* **Problem to work on**:
Identify each line below containing the string "stage" and copy it.

* **Data for this exercise**:
****************************************

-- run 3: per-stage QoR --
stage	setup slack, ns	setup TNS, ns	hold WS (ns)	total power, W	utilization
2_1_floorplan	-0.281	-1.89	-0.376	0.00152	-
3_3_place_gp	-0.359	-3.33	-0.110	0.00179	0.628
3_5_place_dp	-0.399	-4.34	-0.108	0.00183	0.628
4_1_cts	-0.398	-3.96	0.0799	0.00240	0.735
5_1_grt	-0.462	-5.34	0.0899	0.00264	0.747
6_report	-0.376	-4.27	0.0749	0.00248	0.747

****************************************

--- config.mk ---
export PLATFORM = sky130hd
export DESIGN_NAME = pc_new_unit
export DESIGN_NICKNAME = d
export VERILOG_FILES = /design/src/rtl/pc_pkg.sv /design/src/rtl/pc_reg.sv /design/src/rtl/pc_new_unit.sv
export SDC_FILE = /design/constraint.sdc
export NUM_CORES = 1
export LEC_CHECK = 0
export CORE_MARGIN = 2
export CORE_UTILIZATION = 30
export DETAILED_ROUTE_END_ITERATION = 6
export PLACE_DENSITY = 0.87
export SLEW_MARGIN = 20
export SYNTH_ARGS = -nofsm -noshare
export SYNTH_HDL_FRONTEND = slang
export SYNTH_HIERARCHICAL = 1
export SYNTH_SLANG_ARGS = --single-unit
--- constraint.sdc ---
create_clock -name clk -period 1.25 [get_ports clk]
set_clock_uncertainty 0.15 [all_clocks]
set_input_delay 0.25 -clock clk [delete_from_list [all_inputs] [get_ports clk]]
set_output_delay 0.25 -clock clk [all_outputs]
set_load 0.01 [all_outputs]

****************************************

* **Solved exercise**:
-- run 3: per-stage QoR --
stage	setup slack, ns	setup TNS, ns	hold WS (ns)	total power, W	utilization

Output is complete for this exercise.